CH: I made this film thinking that it would be very hard for it to be commercially successful. It’s precisely because Plan 75 was successful that I was able to make this one as a second film. I think it would have been very hard to make this as a first feature. And I knew that, if I let this moment pass, I may not ever get a chance to make this film.

BS: I’m glad you took that chance. Emotion is heavily embedded into this film, and I feel like our discussion has reflected that. Is there a specific feeling that you want to leave your audience with when they walk away from having watched Renoir?

CH: For adult audiences, I hope that they reconnect with long-forgotten feelings of being a child. And for audiences that are children, I hope that they see that there are people who understand how they feel, and that it becomes a way for them to discover themselves.

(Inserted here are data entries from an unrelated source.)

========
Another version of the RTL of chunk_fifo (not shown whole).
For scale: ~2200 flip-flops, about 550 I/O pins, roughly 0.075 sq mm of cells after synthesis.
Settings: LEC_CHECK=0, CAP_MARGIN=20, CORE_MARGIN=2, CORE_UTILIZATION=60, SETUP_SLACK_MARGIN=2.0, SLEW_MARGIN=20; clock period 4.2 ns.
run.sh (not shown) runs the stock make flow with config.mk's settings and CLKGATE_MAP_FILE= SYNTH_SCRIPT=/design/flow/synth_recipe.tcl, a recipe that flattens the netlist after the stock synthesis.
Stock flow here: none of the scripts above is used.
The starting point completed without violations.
From an optimization exercise on the open Yosys and OpenROAD flow, aimed at small area, a short achievable clock period and few clock cycles; shortcuts taken in it are not production practice. Function was checked by simulation only, so behaviour that the tests miss may differ from the original. Power and IR drop assume default switching activity.

### flow/run.sh
#!/bin/bash
# synth_recipe.tcl (not shown) runs the flow's synth.tcl, then flattens the netlist and writes it again
# the make line also repeats each setting of config.mk as NAME=value (left out here)
make -C /OpenROAD-flow-scripts/flow DESIGN_CONFIG=/design/flow/config.mk WORK_HOME=/design/flow/orfs CLKGATE_MAP_FILE= SYNTH_SCRIPT=/design/flow/synth_recipe.tcl finish
### flow/config.mk
export PLATFORM = sky130hd
export DESIGN_NAME = sd_dma_top
export DESIGN_NICKNAME = sd_dma_top
export VERILOG_FILES = /design/flow/design.v
export SDC_FILE = /design/flow/constraint.sdc
export NUM_CORES = 4
export LEC_CHECK = 0
export CAP_MARGIN = 20
export CORE_MARGIN = 2
export CORE_UTILIZATION = 40
export SETUP_SLACK_MARGIN = 0.3
export SLEW_MARGIN = 20
### flow/constraint.sdc
create_clock -name core_clock -period 8.0 [get_ports {clk}]
set_input_delay 1.6000 -clock core_clock [delete_from_list [all_inputs] [get_ports {clk}]]
set_output_delay 1.6000 -clock core_clock [all_outputs]
set_load 0.01 [all_outputs]
### flow/design.v
`default_nettype none
package sd_dma_pkg;
	localparam int DMA_ADDR_W  = 21;                    
	localparam int BLOCK_BYTES = 512;                   
	localparam int FIFO_AW     = $clog2(BLOCK_BYTES);   
	typedef logic [7:0]            byte_t;       
	typedef logic [DMA_ADDR_W-1:0] dma_addr_t;   
	typedef logic [FIFO_AW:0]      fifo_ptr_t;   
	typedef logic [1:0]            regsel_t;     
	localparam regsel_t REG_HAD = 2'd0;   
	localparam regsel_t REG_MAD = 2'd1;   
	localparam regsel_t REG_LAD = 2'd2;   
	localparam regsel_t REG_CST = 2'd3;   
	localparam int CST_RUN_BIT = 7;   
	localparam int CST_SNR_BIT = 0;   
	typedef enum logic [2:0] {
		SD_IDLE,
		SD_READ_WAIT,    
		SD_READ_STB,     
		SD_WRITE_WAIT,   
		SD_WRITE_STB     
	} sd_state_t;
	typedef enum logic [2:0] {
		DMA_IDLE,
		DMA_PUT_WAIT,   
		DMA_PUT_RUN,    
		DMA_GET_WAIT,   
		DMA_GET_RUN     
	} dma_state_t;
	typedef struct packed {
		logic go;    
		logic snr;   
	} xfer_ctrl_t;
	typedef struct packed {
		logic wdone;   
		logic rdone;   
		logic empty;   
	} fifo_stat_t;
endpackage
`default_nettype wire
`timescale 1ns/1ps
`default_nettype none
module fifo512_oneshot
(
	input  logic       clk,
	input  logic       rst_n,
	input  logic       init,     
	input  logic       wr_stb,   
	input  logic       rd_stb,   
	input  sd_dma_pkg::byte_t      wd,
	output sd_dma_pkg::byte_t      rd,       
	output sd_dma_pkg::fifo_stat_t stat
);
	sd_dma_pkg::byte_t     mem [sd_dma_pkg::BLOCK_BYTES];   
	sd_dma_pkg::fifo_ptr_t wptr;
	sd_dma_pkg::fifo_ptr_t rptr;
	always_ff @(posedge clk or negedge rst_n)
	begin
		if (!rst_n)
		begin
			wptr <= '0;
			rptr <= '0;
		end
		else
		begin
			if (init)
				wptr <= '0;
			else if (wr_stb)
				wptr <= wptr + 1'b1;
			if (init)
				rptr <= '0;
			else if (rd_stb)
				rptr <= rptr + 1'b1;
		end
	end
	always_ff @(posedge clk)
	begin
		if (wr_stb)
			mem[wptr[sd_dma_pkg::FIFO_AW-1:0]] <= wd;
	end
	assign rd = mem[rptr[sd_dma_pkg::FIFO_AW-1:0]];   
	assign stat.wdone = wptr[sd_dma_pkg::FIFO_AW];   
	assign stat.rdone = rptr[sd_dma_pkg::FIFO_AW];
	assign stat.empty = (wptr == rptr);
endmodule
`default_nettype wire
`timescale 1ns/1ps
`default_nettype none
module sd_xfer_fsm
(
	input  logic       clk,
	input  logic       rst_n,
	input  sd_dma_pkg::xfer_ctrl_t xfer_ctrl,
	input  sd_dma_pkg::fifo_stat_t fifo_stat,
	input  logic       sd_rdy,
	output logic       sd_start,
	output logic       sd_override,
	output logic       fifo_wr_stb,
	output logic       fifo_rd_stb,
	output logic       sd_idle
);
	sd_dma_pkg::sd_state_t state;
	sd_dma_pkg::sd_state_t next_state;
	always_ff @(posedge clk or negedge rst_n)
	begin
		if (!rst_n)
			state <= sd_dma_pkg::SD_IDLE;
		else
			state <= next_state;
	end
	always_comb
	begin
		next_state = state;   
		case (state)
		sd_dma_pkg::SD_IDLE:
		begin
			if (xfer_ctrl.go)
				next_state = xfer_ctrl.snr ? sd_dma_pkg::SD_WRITE_WAIT : sd_dma_pkg::SD_READ_WAIT;
		end
		sd_dma_pkg::SD_READ_WAIT:
		begin
			if (fifo_stat.wdone)
				next_state = sd_dma_pkg::SD_IDLE;        
			else if (sd_rdy)
				next_state = sd_dma_pkg::SD_READ_STB;    
		end
		sd_dma_pkg::SD_READ_STB:
		begin
			next_state = sd_dma_pkg::SD_READ_WAIT;
		end
		sd_dma_pkg::SD_WRITE_WAIT:
		begin
			if (fifo_stat.rdone)
				next_state = sd_dma_pkg::SD_IDLE;        
			else if (sd_rdy && !fifo_stat.empty)
				next_state = sd_dma_pkg::SD_WRITE_STB;   
		end
		sd_dma_pkg::SD_WRITE_STB:
		begin
			next_state = sd_dma_pkg::SD_WRITE_WAIT;
		end
		default:
		begin
			next_state = sd_dma_pkg::SD_IDLE;
		end
		endcase
	end
	assign sd_idle     = (state == sd_dma_pkg::SD_IDLE);
	assign sd_override = !sd_idle;   
	assign sd_start    = (state == sd_dma_pkg::SD_READ_STB) || (state == sd_dma_pkg::SD_WRITE_STB);
	assign fifo_wr_stb = (state == sd_dma_pkg::SD_READ_STB);    
	assign fifo_rd_stb = (state == sd_dma_pkg::SD_WRITE_STB);   
endmodule
`default_nettype wire
`timescale 1ns/1ps
`default_nettype none
module dma_xfer_fsm
(
	input  logic       clk,
	input  logic       rst_n,
	input  sd_dma_pkg::xfer_ctrl_t xfer_ctrl,
	input  sd_dma_pkg::fifo_stat_t fifo_stat,
	input  logic       dma_ack,
	input  logic       dma_end,
	output logic       dma_req,
	output logic       dma_rnw,
	output logic       fifo_wr_stb,
	output logic       fifo_rd_stb,
	output logic       dma_idle
);
	sd_dma_pkg::dma_state_t state;
	sd_dma_pkg::dma_state_t next_state;
	always_ff @(posedge clk or negedge rst_n)
	begin
		if (!rst_n)
			state <= sd_dma_pkg::DMA_IDLE;
		else
			state <= next_state;
	end
	always_comb
	begin
		next_state = state;
		case (state)
		sd_dma_pkg::DMA_IDLE:
		begin
			if (xfer_ctrl.go)
				next_state = xfer_ctrl.snr ? sd_dma_pkg::DMA_GET_WAIT : sd_dma_pkg::DMA_PUT_WAIT;
		end
		sd_dma_pkg::DMA_PUT_WAIT:
		begin
			if (fifo_stat.rdone)
				next_state = sd_dma_pkg::DMA_IDLE;       
			else if (!fifo_stat.empty)
				next_state = sd_dma_pkg::DMA_PUT_RUN;    
		end
		sd_dma_pkg::DMA_PUT_RUN:
		begin
			if (dma_ack)
				next_state = sd_dma_pkg::DMA_PUT_WAIT;   
		end
		sd_dma_pkg::DMA_GET_WAIT:
		begin
			if (fifo_stat.wdone)
				next_state = sd_dma_pkg::DMA_IDLE;       
			else if (dma_ack)
				next_state = sd_dma_pkg::DMA_GET_RUN;
		end
		sd_dma_pkg::DMA_GET_RUN:
		begin
			if (dma_end)
				next_state = sd_dma_pkg::DMA_GET_WAIT;   
		end
		default:
		begin
			next_state = sd_dma_pkg::DMA_IDLE;
		end
		endcase
	end
	assign dma_idle    = (state == sd_dma_pkg::DMA_IDLE);
	assign dma_rnw     = (state == sd_dma_pkg::DMA_GET_WAIT) || (state == sd_dma_pkg::DMA_GET_RUN);   
	assign dma_req     = (state == sd_dma_pkg::DMA_PUT_RUN)
	                   || ((state == sd_dma_pkg::DMA_GET_WAIT) && !fifo_stat.wdone);      
	assign fifo_rd_stb = (state == sd_dma_pkg::DMA_PUT_RUN) && dma_ack;   
	assign fifo_wr_stb = (state == sd_dma_pkg::DMA_GET_RUN) && dma_end;   
endmodule
`default_nettype wire
`timescale 1ns/1ps
`default_nettype none
module sd_dma_regs
(
	input  logic       clk,
	input  logic       rst_n,
	input  sd_dma_pkg::byte_t      din,
	output sd_dma_pkg::byte_t      dout,
	input  logic       module_select,
	input  logic       write_strobe,
	input  sd_dma_pkg::regsel_t    regsel,
	input  logic       dma_ack,
	input  logic       sd_idle,
	input  logic       dma_idle,
	input  sd_dma_pkg::fifo_stat_t fifo_stat,
	output sd_dma_pkg::dma_addr_t  dma_addr,
	output sd_dma_pkg::xfer_ctrl_t xfer_ctrl,
	output logic       fifo_init
);
	logic cst_run;    
	logic cst_snr;    
	logic port_wr;
	logic cst_wr;
	logic start;
	logic finish;
	assign port_wr = module_select && write_strobe;
	assign cst_wr  = port_wr && (regsel == sd_dma_pkg::REG_CST);
	assign start   = cst_wr && din[sd_dma_pkg::CST_RUN_BIT];
	assign finish  = cst_run && !fifo_init && fifo_stat.rdone && sd_idle && dma_idle;
	assign xfer_ctrl.go  = fifo_init;   
	assign xfer_ctrl.snr = cst_snr;
	always_ff @(posedge clk or negedge rst_n)
	begin
		if (!rst_n)
		begin
			cst_run   <= 1'b0;
			cst_snr   <= 1'b0;   
			fifo_init <= 1'b0;
		end
		else
		begin
			fifo_init <= start;   
			if (cst_wr)
			begin
				cst_run <= din[sd_dma_pkg::CST_RUN_BIT];
				cst_snr <= din[sd_dma_pkg::CST_SNR_BIT];   
			end
			else if (finish)
				cst_run <= 1'b0;   
		end
	end
	always_ff @(posedge clk or negedge rst_n)
	begin
		if (!rst_n)
			dma_addr <= '0;
		else if (dma_ack && cst_run)
			dma_addr <= dma_addr + 1'b1;   
		else if (port_wr && (regsel == sd_dma_pkg::REG_HAD))
			dma_addr[sd_dma_pkg::DMA_ADDR_W-1:16] <= din[sd_dma_pkg::DMA_ADDR_W-17:0];   
		else if (port_wr && (regsel == sd_dma_pkg::REG_MAD))
			dma_addr[15:8] <= din;
		else if (port_wr && (regsel == sd_dma_pkg::REG_LAD))
			dma_addr[7:0] <= din;
	end
	always_comb
	begin
		dout = '0;
		case (regsel)
		sd_dma_pkg::REG_HAD: dout = sd_dma_pkg::byte_t'(dma_addr[sd_dma_pkg::DMA_ADDR_W-1:16]);
		sd_dma_pkg::REG_MAD: dout = dma_addr[15:8];
		sd_dma_pkg::REG_LAD: dout = dma_addr[7:0];
		sd_dma_pkg::REG_CST:
		begin
			dout[sd_dma_pkg::CST_RUN_BIT] = cst_run;
			dout[sd_dma_pkg::CST_SNR_BIT] = cst_snr;
		end
		endcase
	end
endmodule
`default_nettype wire
`timescale 1ns/1ps
`default_nettype none
module sd_dma_top
(
	input  logic      clk,
	input  logic      rst_n,
	output logic      sd_start,
	input  logic      sd_rdy,
	input  sd_dma_pkg::byte_t     sd_receiveddata,
	output sd_dma_pkg::byte_t     sd_datatosend,
	output logic      sd_override,       
	input  sd_dma_pkg::byte_t     din,
	output sd_dma_pkg::byte_t     dout,
	input  logic      module_select,
	input  logic      write_strobe,
	input  sd_dma_pkg::regsel_t   regsel,
	output sd_dma_pkg::dma_addr_t dma_addr,
	output sd_dma_pkg::byte_t     dma_wd,
	input  sd_dma_pkg::byte_t     dma_rd,
	output logic      dma_rnw,
	output logic      dma_req,
	input  logic      dma_ack,
	input  logic      dma_end
);
	sd_dma_pkg::xfer_ctrl_t xfer_ctrl;     
	sd_dma_pkg::fifo_stat_t fifo_stat;
	logic       fifo_init;
	logic       sd_idle;
	logic       dma_idle;
	logic       sd_wr_stb;     
	logic       sd_rd_stb;     
	logic       dma_wr_stb;    
	logic       dma_rd_stb;    
	logic       fifo_wr_stb;
	logic       fifo_rd_stb;
	sd_dma_pkg::byte_t      fifo_wd;
	sd_dma_pkg::byte_t      fifo_rd;
	assign fifo_wr_stb   = sd_wr_stb | dma_wr_stb;   
	assign fifo_rd_stb   = sd_rd_stb | dma_rd_stb;
	assign fifo_wd       = xfer_ctrl.snr ? dma_rd  : sd_receiveddata;
	assign sd_datatosend = xfer_ctrl.snr ? fifo_rd : 8'hff;   
	assign dma_wd        = fifo_rd;                           
	sd_dma_regs u_regs (
		.clk           (clk),
		.rst_n         (rst_n),
		.din           (din),
		.dout          (dout),
		.module_select (module_select),
		.write_strobe  (write_strobe),
		.regsel        (regsel),
		.dma_ack       (dma_ack),
		.sd_idle       (sd_idle),
		.dma_idle      (dma_idle),
		.fifo_stat     (fifo_stat),
		.dma_addr      (dma_addr),
		.xfer_ctrl     (xfer_ctrl),
		.fifo_init     (fifo_init)
	);
	fifo512_oneshot u_fifo (
		.clk    (clk),
		.rst_n  (rst_n),
		.init   (fifo_init),
		.wr_stb (fifo_wr_stb),
		.rd_stb (fifo_rd_stb),
		.wd     (fifo_wd),
		.rd     (fifo_rd),
		.stat   (fifo_stat)
	);
	sd_xfer_fsm u_sd_fsm (
		.clk         (clk),
		.rst_n       (rst_n),
		.xfer_ctrl   (xfer_ctrl),
		.fifo_stat   (fifo_stat),
		.sd_rdy      (sd_rdy),
		.sd_start    (sd_start),
		.sd_override (sd_override),
		.fifo_wr_stb (sd_wr_stb),
		.fifo_rd_stb (sd_rd_stb),
		.sd_idle     (sd_idle)
	);
	dma_xfer_fsm u_dma_fsm (
		.clk         (clk),
		.rst_n       (rst_n),
		.xfer_ctrl   (xfer_ctrl),
		.fifo_stat   (fifo_stat),
		.dma_ack     (dma_ack),
		.dma_end     (dma_end),
		.dma_req     (dma_req),
		.dma_rnw     (dma_rnw),
		.fifo_wr_stb (dma_wr_stb),
		.fifo_rd_stb (dma_rd_stb),
		.dma_idle    (dma_idle)
	);
endmodule
`default_nettype wire
==> impl_results.md <==
- Total power: 61.0 mW
- Worst EP required: approximately 6.4 ns
- Seq pwr share: 0.410
- Vias in the first global route: 81,800
- Actual slew at the worst max-slew pin: 1.25 ns
- Htree depth: 5
- Area Overhead vs Synth: 13.3%
- Int Pwr: 42.0 mW
- Share of async-settable or async-resettable flops after synthesis: 0.0121
- Final min period: 7.66 ns
- R2r endpoint: u_fifo.mem[175][7]
- Cells after Synth: 7,797
- Fin crit share: 0.958
- Final hold violations: 0
- Starting Density: 0.402
- Final Skew: 0.0509 ns
- Clk sink count: 4,146
- Min Hold Slack: 0.574 ns
- Die width: 640 um
- Avg Cell Area, Syn: between 20 and 25 um^2
- R2r setup slk: 3.71 ns
- Initial DRT Pass Iterations: 6
- Synthesized net count: 7,836
- Most used cell, CP: buf_4
- Detail Placement HPWL: between 200,000 and 300,000 um
- Wire length per cell: approximately 34 um
- Power per cell area: 333 nW/um^2
- Reg2Reg Launch Point: u_dma_fsm.state[0]
- Hold endpoint: u_regs.cst_run
- Vias per cell: roughly 6
- Overall Global Routing Usage: 0.223
- Core ar.: 403,000 um^2
- Reg2Reg Depth: 8
- Class of the most critical setup path: reg -> out
- Arrival time worst endpoint: 6.06 ns
- Later-pin clock latency in the skew report: between 0.9 and 1 ns
- Placement-stage worst setup slack: 0.634 ns
- Status: no timing/DRC/antenna violations
- Layout Nets: 8,123
- Clock-pin slew on the worst setup and hold paths: 0.06 ns
- CTS Buffer Depth: 4
- Post-Syn Area: 162,000 um^2
- Register bit total from synthesis: 4,146
- Pins Over Slew Limit: 0
- Crit-path slowest cell: a211oi_1
- Switch share: 0.311
- Yosys top cell by area: edfxtp_1
- Worst vdd ir: 0.234 mV
- Final Routed Wirelength: between 400,000 and 500,000 um
- Crit-path cells: buf_16 -> nor2_4 -> buf_4 -> buf_4 -> a22o_1 -> a211oi_1 -> a211oi_1 -> nor4_1 -> buf_4 -> a32oi_1 -> buf_4 -> nand2b_1 -> clkdlybuf4s50_1
- Synth top area share: 0.760
- Largest cells by area after synthesis: edfxtp_1 (76%), mux4_2 (13%), mux2i_1 (2.5%), nor2_1 (1.4%), dfrtp_1 (0.77%)
- CP Launch Type: flop
- Initial DRC count: 12,100
- CTS root buffer: clkbuf_16
- GP Congestion: 0.850
- Die footprint: around 400,000 um^2
- Max_cap viols: 0
- Endpoints failing setup: 0
- Ports: 82
- Fmax: 131 MHz
- Leakage: 55.9 nW
- EDFF count, synth: 4,096
- Max-slew headroom at the worst pin: 0.169
- Clock network power share: 0.312
- Initial antenna violation count: 24
- Fin worst setup slack: 0.340 ns
- RSZ-0062 raised after global routing: no
- Ys Warns: 4
- Hold path cells: 1
- Vias: 83,400
- Logic gate share of total power: 0.277
- Synth unique cells: 76
- Number of port buffers: between 80 and 90
- Top_reg_cell synth: edfxtp_1
- Post-route setup TNS: 0 ns
- Crit end category: output pin
- CTS tree: built
- DIE HEIGHT: ~640 um
- Drc violations: 0
- Net Sw Power: 19.0 mW
- Min-delay worst type: reg -> reg
- CP peak stage delay: 0.80 ns
- Layout cells sized above 1: 0.222
- Congestion Overflow GR: 0
- Row cnt: 233
- Worst-path fanout max: 15
- Post-CTS Hold Fix Bufs: 0
- Cts bufs inserted: 422
- Hold Path Origin: u_regs.cst_run
- Largest net degree at the start of global routing: about 190
- Seq/Total Area, Yosys: 0.768
- Global-route wire length before repair: approximately 650,000 um
- DRT antenna net count: 0
through the flow:
| step | instance area [um^2] | utilization | instances |
|---|---|---|---|
| floorplan | 162000 | - | 7797 |
| global placement | 170000 | 0.422 | 13100 |
| detailed placement | 170000 | 0.422 | 13100 |
| CTS | 183000 | 0.455 | 13800 |
| global route | 183000 | 0.455 | 13800 |
| finish | 183000 | 0.455 | 13800 |
metal layers:
metal | up-vias | share of wire | track usage
met5 | - | 0.00018 | 0
met4 | 12 | 0.036 | 0.0747
met3 | 761 | 0.11 | 0.0541
li1 | 33100 | - | -
met1 | 44800 | 0.39 | 0.310
met2 | 4744 | 0.46 | 0.344
worst max path at each step:
stage	endpoint	start	cells after the start	slack (ns)
5_1_grt	sd_datatosend[3]	u_fifo.rptr[4]	11	0.33
3_3_place_gp	sd_datatosend[0]	u_fifo.rptr[0]	11	0.58
2_1_floorplan	u_fifo.mem[0][0]	dma_rd[0]	1	1.94
6_report	sd_datatosend[1]	u_fifo.rptr[2]	13	0.34
3_5_place_dp	sd_datatosend[0]	u_fifo.rptr[0]	11	0.63
4_1_cts	sd_datatosend[0]	u_fifo.rptr[1]	12	0.29
worst max-delay path, delay by kind of cell, from the launching register on:
kind / cells / cell delay, ns
AO/OA/AOI/OAI: 4 / 1.57
buffers and inverters: 6 / 2.04
AND/OR/NAND/NOR: 3 / 0.71
flip-flops: 1 / 0.67
sequential cells by signal, summed over array words and instances, names as in the netlist:
signal / cells
u_fifo.mem: 4096
u_regs.dma_addr: 21
u_fifo.rptr: 10
u_fifo.wptr: 10
u_dma_fsm.state: 3
u_sd_fsm.state: 3
u_regs.cst_run: 1
u_regs.cst_snr: 1
u_regs.fifo_init: 1
what timing repair did:
item | in CTS | in global routing
setup endpoints to repair | 16 | 4
setup buffers | 11 | 1
gates resized for setup | 8 | 2
pin swaps | 0 | 0
cell usage after synthesis, types with 10 or more instances:
cell type / n
edfxtp_1: 4096
mux4_2: 909
nor2_1: 620
mux2i_1: 402
clkbuf_1: 229
a22oi_1: 165
nand2_1: 145
buf_2: 136
a21oi_1: 115
o22ai_1: 90
o21ai_0: 82
buf_6: 65
nand3_1: 60
dfrtp_1: 50
a211oi_1: 48
a221oi_1: 47
a22o_1: 45
buf_4: 36
a31oi_1: 35
mux2_2: 35
nor3_1: 34
o221ai_1: 29
buf_1: 27
nor2b_1: 26
nand2b_1: 21
nand4_1: 19
xor2_1: 17
o211ai_1: 14
and3_1: 13
a211o_1: 12
inv_1: 12
nor4_1: 11
xnor2_1: 11
and2_1: 10
placed cells by master, fill, tap and decap left out, types with 12 or more instances in the layout:
master              n
a31oi_1            35
o21ai_0            82
o221ai_1           29
nand2b_1           18
nand3_1            47
a22o_1             45
xor2_1             17
nor2_1            614
mux2i_1           402
mux2_2             27
bufinv_16          29
buf_12             65
a211o_1            12
buf_4             209
a211oi_1           47
and3_1             13
clkbuf_1           84
nor2b_1            18
o22ai_1            90
clkinv_1          109
mux4_2            909
nor3_1             32
nand4_1            19
edfxtp_1         4096
o211ai_1           14
nand3_4            12
a21oi_1           115
clkdlybuf4s50_1    80
clkinv_2           90
a221oi_1           47
clkbuf_16         429
a22oi_1           165
nand2_1           144
dfrtp_1            42
layout make-up:
type | instances | area (um^2)
clock buffers | 513 | 11100
fillers | 33400 | 219000
diodes | 9 | 22.5
inverters | 12 | 45.0
flip-flops and latches | 4146 | 124000
repair buffers | 358 | 3730
clock inverters | 261 | 2130
well taps | 5405 | 6760
multi-input cells | 3144 | 35300
cells by family after synthesis:
| kind of cell | Yosys count | share of synthesized area |
|---|---|---|
| AO/OA/AOI/OAI | 760 | 0.0329 |
| XOR/XNOR | 28 | 0.00152 |
| adder cells (fa/ha/maj) | 6 | 0.000464 |
| buffers and inverters | 507 | 0.0168 |
| flip-flops | 4146 | 0.768 |
| multiplexers | 1346 | 0.154 |
| AND/OR/NAND/NOR | 1004 | 0.0266 |
power groups by stage:
| stage | combinational, mW | clock (mW) | sequential, mW |
|---|---|---|---|
| 2_1_floorplan | 10.2 | 0 | 25.5 |
| 3_3_place_gp | 16.4 | 0 | 25.6 |
| 3_5_place_dp | 16.5 | 0 | 25.6 |
| 4_1_cts | 16.8 | 19.2 | 25.0 |
| 5_1_grt | 17.5 | 20.1 | 25.0 |
| 6_report | 16.9 | 19.0 | 25.0 |
Testbench counts, summed over its fixed seeds: cycles 160,141.

==> re-timing with driven ports <==
How much do the figures lean on ideal ports? The routed layout below was timed once more, with nothing changed but the port constraints. Step 1, drivers: a clkbuf_16 drives clk and a buf_2 each remaining input, both assumed. Step 2 also shifts input and output timing later by t, the mid clock arrival at the registers, as if the neighbouring blocks saw the same clock. Slacks: ideal / step 1 / step 2; pairs: ideal / step 1.
t (ns): 1.070
slack for setup (ns): 0.340 / 0.230 / 1.299
latest minus earliest clock arrival (ns): 0.053 / 0.053
After both steps setup and hold are still met in this run. The setup slack of this run moves by -0.110 ns with the drivers and by +0.959 ns with both steps.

BS: Beautiful. It fascinates me that you say “audiences who are children” when there’s a lot in this film that isn’t necessarily appropriate for children. Nonetheless, you want children to see this film. I guess the world isn’t necessarily appropriate for children, right?

CH: Yes, I think that some people might say that it would be too soon for a child to see a film with these kinds of themes, but that’s precisely why I want children to see it. I think about how kids often feel like they are misunderstood by others, that no one understands them. And there are also so many things that they don’t realize about their experiences, and they carry a kind of loneliness because of that. That’s precisely why I would love for children to be able to see this film, and for its themes to touch them in some way.